[Editor’s Note: This piece appeared as a sidebar to a larger feature entitled “The Digital Oilfield Has Arrived,” appearing in the October 2014 issue of PBOG Magazine as Part 1 of a 2-Parter.]
It takes buy-in to have information security. Buy-in from everyone in the company, from the top brass to the folks in the trenches.
Lance Tolar is talking about potential breakdowns in information channels and he comes to the topic of well monitoring, which he uses to illustrate the need for buy-in at all levels.
“Let’s say a company wants to do well monitoring,” Tolar says. “They hire a company that specializes in well monitoring. That company does its job very well. But questions still remain. You have to ensure data integrity and security not just at the monitoring device, but throughout the transport process of that information.”
This is where a lot of things fall down, Tolar says. The oil company that hires a monitoring company faces an unseen, unanticipated risk—perhaps that monitoring company’s database may not be secure.
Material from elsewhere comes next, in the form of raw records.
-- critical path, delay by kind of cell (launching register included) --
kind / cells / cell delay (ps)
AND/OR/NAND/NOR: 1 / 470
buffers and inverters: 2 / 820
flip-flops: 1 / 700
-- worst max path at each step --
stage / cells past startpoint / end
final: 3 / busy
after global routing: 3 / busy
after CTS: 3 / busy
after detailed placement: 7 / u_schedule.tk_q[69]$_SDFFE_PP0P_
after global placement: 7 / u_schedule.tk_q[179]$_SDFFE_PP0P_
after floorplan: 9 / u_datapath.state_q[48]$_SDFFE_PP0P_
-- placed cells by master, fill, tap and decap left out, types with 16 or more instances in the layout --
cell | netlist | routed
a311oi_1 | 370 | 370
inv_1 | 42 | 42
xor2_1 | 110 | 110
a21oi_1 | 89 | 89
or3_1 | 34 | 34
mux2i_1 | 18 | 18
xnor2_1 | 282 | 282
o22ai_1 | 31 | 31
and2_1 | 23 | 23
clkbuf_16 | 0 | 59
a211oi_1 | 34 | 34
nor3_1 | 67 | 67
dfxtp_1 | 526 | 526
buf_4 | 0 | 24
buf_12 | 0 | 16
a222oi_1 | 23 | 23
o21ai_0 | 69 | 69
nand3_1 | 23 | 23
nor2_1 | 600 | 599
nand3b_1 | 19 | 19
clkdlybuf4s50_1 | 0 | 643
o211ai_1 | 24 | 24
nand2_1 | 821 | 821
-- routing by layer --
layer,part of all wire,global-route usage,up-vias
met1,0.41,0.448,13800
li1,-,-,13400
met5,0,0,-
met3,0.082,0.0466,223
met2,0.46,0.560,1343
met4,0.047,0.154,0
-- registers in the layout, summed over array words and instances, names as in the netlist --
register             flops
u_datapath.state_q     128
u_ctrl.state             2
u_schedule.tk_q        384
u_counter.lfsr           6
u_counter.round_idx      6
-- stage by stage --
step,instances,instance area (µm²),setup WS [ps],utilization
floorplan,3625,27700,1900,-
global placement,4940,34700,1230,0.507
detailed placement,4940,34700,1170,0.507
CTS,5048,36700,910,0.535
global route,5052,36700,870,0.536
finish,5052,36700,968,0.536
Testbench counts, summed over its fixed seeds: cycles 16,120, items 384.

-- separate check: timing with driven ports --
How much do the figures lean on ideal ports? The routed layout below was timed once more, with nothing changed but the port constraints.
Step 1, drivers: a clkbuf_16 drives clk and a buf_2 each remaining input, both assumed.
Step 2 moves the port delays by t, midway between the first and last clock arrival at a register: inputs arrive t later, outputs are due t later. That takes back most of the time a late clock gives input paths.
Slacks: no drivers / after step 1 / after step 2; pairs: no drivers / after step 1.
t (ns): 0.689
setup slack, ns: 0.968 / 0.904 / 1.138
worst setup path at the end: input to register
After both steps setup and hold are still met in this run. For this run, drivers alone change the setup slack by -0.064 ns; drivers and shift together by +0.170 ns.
Background: an optimization exercise with open tools, aiming at small area. Do not read the settings as production practice.
At most, simulation tests tie the RTL to the original design; equivalence was not proved.
Power and IR drop assume default switching activity.

Setup of red:
// sha1_msg_pad
module sha1_msg_pad
#(
  parameter int LEN_W = 23
) (
  input  logic                   clk,
  input  logic                   rst,
  input  logic [sha1_pkg::SHA1_WORD_W-1:0] in_data,
  input  logic                   in_vld,
  input  logic                   in_last,
  input  logic [2:0]             in_bytes,
  output logic                   in_rdy,
  output logic [sha1_pkg::SHA1_BLK_W-1:0]  blk_data,
  output logic                   blk_vld,
  input  logic                   blk_rdy,
  output logic                   blk_first,
  output logic                   blk_final
);
==> flow/config.mk <==
export PLATFORM = sky130hd
export DESIGN_NAME = sha1_msg_pad
export DESIGN_NICKNAME = sha1_msg_pad
export VERILOG_FILES = /design/flow/design.v
export SDC_FILE = /design/flow/constraint.sdc
export NUM_CORES = 4
export LEC_CHECK = 0
export CAP_MARGIN = 20
export CORE_MARGIN = 2
export CORE_UTILIZATION = 40
export SLEW_MARGIN = 20
==> flow/constraint.sdc <==
create_clock -name core_clock -period 5.0 [get_ports {clk}]
set_input_delay 1.0000 -clock core_clock [delete_from_list [all_inputs] [get_ports {clk}]]
set_output_delay 1.0000 -clock core_clock [all_outputs]
set_load 0.01 [all_outputs]
standard.sh (not shown) runs the stock make flow with config.mk's settings and CLKGATE_MAP_FILE= SYNTH_SCRIPT=/design/flow/synth_recipe.tcl, a recipe that flattens the netlist after the stock synthesis.
==> flow/flow/run.sh <==
#!/bin/bash
# Standard ORFS layout (the standard.sh), with two changes that affect only area:
#  - the port buffers are the smallest buffer cell (buf_1) instead of buffer_ports' default pick;
#  - CTS builds the clock tree from clkbuf_8 cells in clusters of at most 15 sinks within 60 um,
#    and inserts no dummy loads.
# The make output goes to standard_flow.log; each ORFS step writes its own log under orfs/logs.
set -euo pipefail
export BUFFER_PORTS_ARGS="-buffer_cell sky130_fd_sc_hd__buf_1"
export CTS_ARGS="-sink_clustering_enable -repair_clock_nets -dont_use_dummy_load -buf_list {sky130_fd_sc_hd__clkbuf_8} -sink_clustering_size 15 -sink_clustering_max_diameter 60"
bash standard.sh finish > standard_flow.log 2>&1
The following lists how blue was set up differently from red:
# red
export LEC_CHECK = 0
export CAP_MARGIN = 20
export CORE_MARGIN = 2
export CORE_UTILIZATION = 40
export SLEW_MARGIN = 20
create_clock -name core_clock -period 5.0 [get_ports {clk}]
# blue
export LEC_CHECK = 0
export CAP_MARGIN = 20
export CORE_MARGIN = 2
export CORE_UTILIZATION = 65
export SLEW_MARGIN = 20
create_clock -name core_clock -period 5.0 [get_ports {clk}]
[summary]
Total via count in the routed design deteriorates in blue relative to red.
Wire length on met3 is lower on red
Diff red..blue | net load switching power | negligible
Sort red and blue by internal power of the cells desc -> top: red
Non-clock buffer count was lower in blue than in red.
As far as critical path depth goes, red and blue are indistinguishable; the numbers are identical.
Sort red and blue by hold slack desc -> top: blue
blue against red; cell area is down slightly.
--- input diff blue..green ---
# blue
export LEC_CHECK = 0
export CAP_MARGIN = 20
export CORE_MARGIN = 2
export CORE_UTILIZATION = 65
export SLEW_MARGIN = 20
create_clock -name core_clock -period 5.0 [get_ports {clk}]
# green
export LEC_CHECK = 0
export ABC_AREA = 1
export CAP_MARGIN = 20
export CORE_MARGIN = 2
export CORE_UTILIZATION = 65
export SLEW_MARGIN = 20
create_clock -name core_clock -period 5.0 [get_ports {clk}]
Notes after the runs:
Compared green vs blue, and part of the total power dissipated in combinational logic is up in green. blue ended up with compound AO/OA/AOI/OAI gates as its dominant combinational cell family by area after synthesis; green ended up with simple AND/OR/NAND/NOR gates. For clock transition at the registers of the reported paths, green and blue come out practically identical. Critical path capture point: w_q[307] -> blue, w_q[196] -> green. Synthesized area on green is down relative to blue.
Function was not checked in any run of this note: the RTL went through the layout flow alone.

Setup of run A:
The RTL this note starts from:
==> flow/design.v <==
package sha1_pkg;
  localparam int SHA1_WORD_W = 32;
  localparam int SHA1_BLK_W  = 512;
  localparam logic [7:0] SHA1_PAD_BYTE = 8'h80;
  localparam logic [31:0] SHA1_H0 = 32'h67452301;
  localparam logic [31:0] SHA1_H1 = 32'hEFCDAB89;
  localparam logic [31:0] SHA1_H2 = 32'h98BADCFE;
  localparam logic [31:0] SHA1_H3 = 32'h10325476;
  localparam logic [31:0] SHA1_H4 = 32'hC3D2E1F0;
  typedef enum logic {
    ACCUM = 1'b0,
    SEND  = 1'b1
  } sha1_pad_state_e;
endpackage
module sha1_pad_word
(
  input  logic [sha1_pkg::SHA1_WORD_W-1:0] in_data,
  input  logic [2:0]             nbytes,
  output logic [sha1_pkg::SHA1_WORD_W-1:0] out_word
);
  always_comb begin
    case (nbytes)
      3'd0:    out_word = {sha1_pkg::SHA1_PAD_BYTE, 24'h0};
      3'd1:    out_word = {in_data[31:24], sha1_pkg::SHA1_PAD_BYTE, 16'h0};
      3'd2:    out_word = {in_data[31:16], sha1_pkg::SHA1_PAD_BYTE, 8'h0};
      3'd3:    out_word = {in_data[31:8], sha1_pkg::SHA1_PAD_BYTE};
      default: out_word = in_data;
    endcase
  end
endmodule
module sha1_msg_pad
#(
  parameter int LEN_W = 23
) (
  input  logic                   clk,
  input  logic                   rst,
  input  logic [sha1_pkg::SHA1_WORD_W-1:0] in_data,
  input  logic                   in_vld,
  input  logic                   in_last,
  input  logic [2:0]             in_bytes,
  output logic                   in_rdy,
  output logic [sha1_pkg::SHA1_BLK_W-1:0]  blk_data,
  output logic                   blk_vld,
  input  logic                   blk_rdy,
  output logic                   blk_first,
  output logic                   blk_final
);
  localparam int BC_W = LEN_W - 3;
  logic               snd_q;             
  logic               fresh_q;           
  logic [BC_W-1:0]    bc_q, bc_base, bc_nx;  
  logic               pend_q;            
  logic               first_q;
  logic               final_q;
  logic [0:15][31:0]  w_q, w_d;
  logic               acc, xfer, full, start, fits, lastb, mark, clr;
  logic [3:0]         idx;
  logic [2:0]         nb;
  logic [31:0]        padded, dat;
  logic [BC_W-1:2]    cin;
  logic [15:0]        wr;
  logic               len_sel;
  assign acc   = in_vld & ~snd_q;
  assign xfer  = blk_rdy & snd_q;
  assign bc_base = bc_q & {BC_W{~fresh_q}};
  assign idx   = bc_base[5:2];                   
  assign start = (idx == 4'd0);
  assign full  = in_bytes[2];                    
  assign nb    = full ? 3'd4 : in_bytes;
  assign lastb = acc & in_last;
  assign fits  = ~(idx[3] & idx[2] & (idx[1] | idx[0] & full));
  assign mark  = (bc_q[5:0] == 6'd0);
  sha1_pad_word u_pad_word (
    .in_data  (in_data),
    .nbytes   (nb),
    .out_word (padded)
  );
  assign dat = in_last ? padded : in_data;
  always_comb begin
    cin[2] = acc & (~in_last | full);
    for (int i = 2; i < BC_W - 1; i++) cin[i+1] = cin[i] & bc_base[i];
    bc_nx[BC_W-1:2] = bc_base[BC_W-1:2] ^ cin;
    bc_nx[1:0]      = bc_base[1:0] | ({2{lastb & ~full}} & in_bytes[1:0]);
  end
  always_comb begin
    for (int i = 0; i < 16; i++) wr[i] = acc & (idx == 4'(i));
  end
  assign clr     = xfer | (acc & start);
  assign len_sel = xfer | (lastb & fits);
  always_comb begin
    for (int i = 0; i < 16; i++)
      w_d[i] = (w_q[i] & {32{~clr}}) | (dat & {32{wr[i]}});
    for (int i = 1; i < 16; i++)
      w_d[i][31] = w_d[i][31] | (wr[i-1] & in_last & full);
    w_d[0][31] = w_d[0][31] | (xfer & mark);
    w_d[15][LEN_W-1:3] = w_d[15][LEN_W-1:3] | (bc_nx & {(LEN_W-3){len_sel}});
  end
  always_ff @(posedge clk) begin
    w_q  <= w_d;
    bc_q <= bc_nx;
  end
  always_ff @(posedge clk or posedge rst) begin
    if (rst) begin
      snd_q   <= 1'b0;
      fresh_q <= 1'b1;
      pend_q  <= 1'b0;
      first_q <= 1'b1;
      final_q <= 1'b0;
    end else if (acc) begin
      fresh_q <= 1'b0;
      if (in_last) begin
        snd_q   <= 1'b1;
        final_q <= fits;
        pend_q  <= ~fits;
      end else if (idx == 4'd15) begin
        snd_q   <= 1'b1;
        final_q <= 1'b0;
      end
    end else if (xfer) begin
      if (pend_q) begin
        final_q <= 1'b1;
        pend_q  <= 1'b0;
        first_q <= 1'b0;
      end else begin
        snd_q   <= 1'b0;
        first_q <= final_q;
        fresh_q <= final_q;
      end
    end
  end
  assign blk_data  = w_q;
  assign in_rdy    = ~snd_q;
  assign blk_vld   = snd_q;
  assign blk_first = first_q;
  assign blk_final = final_q;
endmodule
export LEC_CHECK = 0
export CAP_MARGIN = 0
export CORE_MARGIN = 2
export CORE_UTILIZATION = 65
export GPL_TIMING_DRIVEN = 0
export SLEW_MARGIN = 0
create_clock -name core_clock -period 5.0 [get_ports {clk}]
==> flow/flow/run.sh <==
#!/bin/bash
# Standard ORFS layout (the standard.sh), with two changes that affect only area:
#  - the port buffers are the smallest buffer cell (buf_1) instead of buffer_ports' default pick;
#  - CTS builds the clock tree from clkbuf_8 cells in clusters of at most 15 sinks within 60 um,
#    and inserts no dummy loads;
#  - the buffers that synthesis put in are removed at floorplan; the placer's resizer
#    buffers the nets that need it.
# The make output goes to standard_flow.log; each ORFS step writes its own log under orfs/logs.
set -euo pipefail
export REMOVE_ABC_BUFFERS=1
export BUFFER_PORTS_ARGS="-buffer_cell sky130_fd_sc_hd__buf_1"
export CTS_ARGS="-sink_clustering_enable -repair_clock_nets -dont_use_dummy_load -buf_list {sky130_fd_sc_hd__clkbuf_8} -sink_clustering_size 15 -sink_clustering_max_diameter 60"
bash standard.sh finish > standard_flow.log 2>&1
Edits applied to the flow inputs when going from run A to run B:
Settings: swapping 65 for 80 in CORE_UTILIZATION; clearing GPL_TIMING_DRIVEN, which used to be 0.
diff --git a/flow/flow/run.sh b/flow/flow/run.sh
--- a/flow/flow/run.sh
+++ b/flow/flow/run.sh
@@ -4,8 +4,5 @@
 #  - CTS builds the clock tree from clkbuf_8 cells in clusters of at most 15 sinks within 60 um,
-#    and inserts no dummy loads;
-#  - the buffers that synthesis put in are removed at floorplan; the placer's resizer
-#    buffers the nets that need it.
+#    and inserts no dummy loads.
 # The make output goes to standard_flow.log; each ORFS step writes its own log under orfs/logs.
 set -euo pipefail
-export REMOVE_ABC_BUFFERS=1
 export BUFFER_PORTS_ARGS="-buffer_cell sky130_fd_sc_hd__buf_1"
Findings:
Run B | ERROR | I/O pin placement (3_2_place_iop). Compared with run A, run B shows a lower x dimension of the die. Run B: height of the die is about 10% lower than what run A reported. From run B to run A, post-synthesis adder-cell area fraction did not move at all.
## Diff of input files: run C against run B
Settings: PLACE_DENSITY newly set to 0.85; CORE_UTILIZATION changed from 80 to 65.
diff --git a/flow/flow/run.sh b/flow/flow/run.sh
--- a/flow/flow/run.sh
+++ b/flow/flow/run.sh
@@ -1,3 +1,3 @@
 #!/bin/bash
-# Standard ORFS layout (the standard.sh), with two changes that affect only area:
+# Standard ORFS layout (the standard.sh), with changes that affect only area:
 #  - the port buffers are the smallest buffer cell (buf_1) instead of buffer_ports' default pick;
--- outcome ---
Apart from run B, each of run B and run C ends the flow with a layout that passes the timing, design-rule and antenna checks.
Run B did not make it past I/O pin placement (3_2_place_iop), where a tool error ended it.
As far as number of synthesized flops with an enable pin is concerned, run C and run B perform about the same.
Synthesized-area fraction occupied by adder cells: run C vs run B, no meaningful difference
Between run B and run C, the flow reports number of placement rows increasing by more than 10%.
Between run B and run C, the mapped cell area does not differ in any meaningful way.
Run C vs run B, initial core utilization went down by 16 points.
Floorplan die height: higher on run C
Per the comparison of run C with run B, share of synthesized area occupied by flip-flops and latches now sits at about the same level, share of the synthesized area in compound gates (AO/OA/AOI/OAI) now sits at about the same level, cell count after synthesis now sits at about the same level, die span in x now sits higher.

## port drivers added, routing unchanged
Ports are ideal in the flow. The routed layouts listed here were re-timed in OpenROAD. Step 1 (the two cells are an assumption about what drives the block):
set clk [get_ports {clk}]
set_driving_cell -lib_cell sky130_fd_sc_hd__clkbuf_16 $clk
set_driving_cell -lib_cell sky130_fd_sc_hd__buf_2 [delete_from_list [all_inputs] $clk]
Step 2 times the ports against the registers' clock, not the clock port: input delays grow and output delays shrink by t, the midpoint of the rising clock arrivals with the driver on. Slacks: no drivers / after step 1 / after step 2; pairs: no drivers / after step 1.
run | t, ns | slack for setup (ns) | latest minus earliest clock arrival (ns) | slew at the worst register clock pin (ns) | cell pins on the clock port's net
red | 0.655 | 1.903 / 1.903 / 1.428 | 0.040 / 0.040 | 0.10 / 0.10 | 1
blue | 0.617 | 1.963 / 1.963 / 1.437 | 0.070 / 0.069 | 0.10 / 0.10 | 1
green | 0.590 | 1.837 / 1.858 / 1.268 | 0.082 / 0.082 | 0.10 / 0.10 | 1
run A | 0.613 | 0.239 / 0.239 / -0.331 | 0.043 / 0.043 | 0.10 / 0.10 | 1
run C | 0.605 | 0.402 / 0.425 / -0.180 | 0.046 / 0.046 | 0.10 / 0.10 | 1
Met with ideal ports but missed after step 2: setup timing in run A and run C. For run C, which loses most, drivers alone change the setup slack by +0.023 ns; drivers and shift together by -0.582 ns.
From an optimization exercise on the open Yosys and OpenROAD flow, aimed at small area and a short achievable clock period; shortcuts taken in it are not production practice. Only simulation tests tie the RTL to the original design; equivalence was not proved. Power is estimated from default activity; no workload was simulated.

File: flow/config.mk
export PLATFORM = sky130hd
export DESIGN_NAME = exe_stage
export DESIGN_NICKNAME = exe_stage
export VERILOG_FILES = /design/flow/design.v
export SDC_FILE = /design/flow/constraint.sdc
export NUM_CORES = 4
export LEC_CHECK = 0
export CAP_MARGIN = 20
export CORE_MARGIN = 2
export CORE_UTILIZATION = 30
export SLEW_MARGIN = 20
File: flow/constraint.sdc
create_clock -name core_clock -period 7.0 [get_ports {clk}]
set_input_delay 1.4000 -clock core_clock [delete_from_list [all_inputs] [get_ports {clk}]]
set_output_delay 1.4000 -clock core_clock [all_outputs]
set_load 0.01 [all_outputs]
File: flow/design.v
`timescale 1ns/1ns
package exe_pkg;
    localparam int xlen = 64;
    localparam int ilen = 32;
    localparam int reg_idx_w = 5;
    localparam int shamt_w = 6;
    localparam logic [6:0] opcode_system = 7'b1110011;
    typedef logic [xlen-1:0] data_t;
    typedef logic [ilen-1:0] inst_t;
    typedef logic [reg_idx_w-1:0] reg_idx_t;
    typedef enum logic [3:0] {
        alu_add, alu_sub, alu_and, alu_or, alu_xor,
        alu_slt, alu_sltu, alu_sll, alu_srl, alu_sra
    } alu_op_t;
    typedef enum logic [2:0] {
        cmp_none, cmp_eq, cmp_ne, cmp_lt, cmp_ge, cmp_ltu, cmp_geu
    } cmp_op_t;
    typedef enum logic [1:0] {
        asel_zero, asel_rs1, asel_pc
    } alu_asel_t;
    typedef enum logic [1:0] {
        bsel_zero, bsel_rs2, bsel_imm
    } alu_bsel_t;
    typedef enum logic [1:0] {
        csr_add, csr_or, csr_andnot
    } csr_op_t;
    typedef enum logic {
        csr_asel_zero, csr_asel_csr
    } csr_asel_t;
    typedef enum logic [1:0] {
        csr_bsel_zero, csr_bsel_rs1, csr_bsel_uimm
    } csr_bsel_t;
    typedef struct packed {
        alu_op_t   alu_op;
        cmp_op_t   cmp_op;
        alu_asel_t alu_asel;
        alu_bsel_t alu_bsel;
        csr_op_t   csr_op;
        csr_asel_t csr_asel;
        csr_bsel_t csr_bsel;
        logic      npc_sel;
        reg_idx_t  rd;
        logic      we_reg;
    } exe_ctrl_t;
endpackage
`timescale 1ns/1ns
module int_exec (
    input  exe_pkg::data_t     pc,
    input  exe_pkg::data_t     rs1_data,
    input  exe_pkg::data_t     rs2_data,
    input  exe_pkg::data_t     imm,
    input  exe_pkg::alu_op_t   alu_op,
    input  exe_pkg::alu_asel_t asel,
    input  exe_pkg::alu_bsel_t bsel,
    input  exe_pkg::cmp_op_t   cmp_op,
    output exe_pkg::data_t     alu_res,
    output logic               br_taken
);
    exe_pkg::data_t alu_a;
    exe_pkg::data_t alu_b;
    logic [exe_pkg::shamt_w-1:0] shamt;
    always_comb begin
        case (asel)
            exe_pkg::asel_rs1: alu_a = rs1_data;
            exe_pkg::asel_pc:  alu_a = pc;
            default:           alu_a = '0;
        endcase
    end
    always_comb begin
        case (bsel)
            exe_pkg::bsel_rs2: alu_b = rs2_data;
            exe_pkg::bsel_imm: alu_b = imm;
            default:           alu_b = '0;
        endcase
    end
    assign shamt = alu_b[exe_pkg::shamt_w-1:0];
    always_comb begin
        case (alu_op)
            exe_pkg::alu_add:  alu_res = alu_a + alu_b;
            exe_pkg::alu_sub:  alu_res = alu_a - alu_b;
            exe_pkg::alu_and:  alu_res = alu_a & alu_b;
            exe_pkg::alu_or:   alu_res = alu_a | alu_b;
            exe_pkg::alu_xor:  alu_res = alu_a ^ alu_b;
            exe_pkg::alu_slt: begin
                alu_res = exe_pkg::data_t'($signed(alu_a) < $signed(alu_b));
            end
            exe_pkg::alu_sltu: alu_res = exe_pkg::data_t'(alu_a < alu_b);
            exe_pkg::alu_sll:  alu_res = alu_a << shamt;
            exe_pkg::alu_srl:  alu_res = alu_a >> shamt;
            exe_pkg::alu_sra: begin
                alu_res = exe_pkg::data_t'($signed(alu_a) >>> shamt);
            end
            default:           alu_res = '0;
        endcase
    end
    always_comb begin
        case (cmp_op)
            exe_pkg::cmp_eq:  br_taken = (rs1_data == rs2_data);
            exe_pkg::cmp_ne:  br_taken = (rs1_data != rs2_data);
            exe_pkg::cmp_lt:  br_taken = ($signed(rs1_data) < $signed(rs2_data));
            exe_pkg::cmp_ge:  br_taken = ($signed(rs1_data) >= $signed(rs2_data));
            exe_pkg::cmp_ltu: br_taken = (rs1_data < rs2_data);
            exe_pkg::cmp_geu: br_taken = (rs1_data >= rs2_data);
            default:          br_taken = 1'b0;
        endcase
    end
endmodule
`timescale 1ns/1ns
module csr_exec (
    input  exe_pkg::inst_t     inst,
    input  exe_pkg::data_t     rs1_data,
    input  exe_pkg::data_t     csr_val,
    input  exe_pkg::csr_op_t   csr_op,
    input  exe_pkg::csr_asel_t csr_asel,
    input  exe_pkg::csr_bsel_t csr_bsel,
    output exe_pkg::data_t     csr_res
);
    exe_pkg::reg_idx_t rs1_idx;
    exe_pkg::data_t    csr_a;
    exe_pkg::data_t    csr_b;
    assign rs1_idx = inst[19:15];
    assign csr_a = (csr_asel == exe_pkg::csr_asel_csr) ? csr_val : '0;
    always_comb begin
        case (csr_bsel)
            exe_pkg::csr_bsel_rs1:  csr_b = rs1_data;
            exe_pkg::csr_bsel_uimm: csr_b = exe_pkg::data_t'(rs1_idx);
            default:                csr_b = '0;
        endcase
    end
    always_comb begin
        case (csr_op)
            exe_pkg::csr_add:    csr_res = csr_a + csr_b;
            exe_pkg::csr_or:     csr_res = csr_a | csr_b;
            exe_pkg::csr_andnot: csr_res = csr_a & ~csr_b;
            default:             csr_res = '0;
        endcase
    end
endmodule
Accordingly, maybe the transport of the data is not secure. In such a scenario, information going from point A to point B to the person who needs it in Houston or Midland at the corporate office—that information is not secure.
“Companies need experienced, qualified personnel at the highest level looking at each piece of a project. The required players must sit at the table and discuss the critical questions,” Tolar said, “That’s what we do.”
But who, exactly, are the “players at the table”?
“It depends on the project,” he remarked. “You might have to confer with the company that’s providing well monitoring. You might have yet another vendor that’s providing communications—maybe AT&T, Verizon, or whoever your communications provider is. You’re going to have your in-house I.T. person who’ll need to be sitting at the table. And you’re going to have whoever is providing application support.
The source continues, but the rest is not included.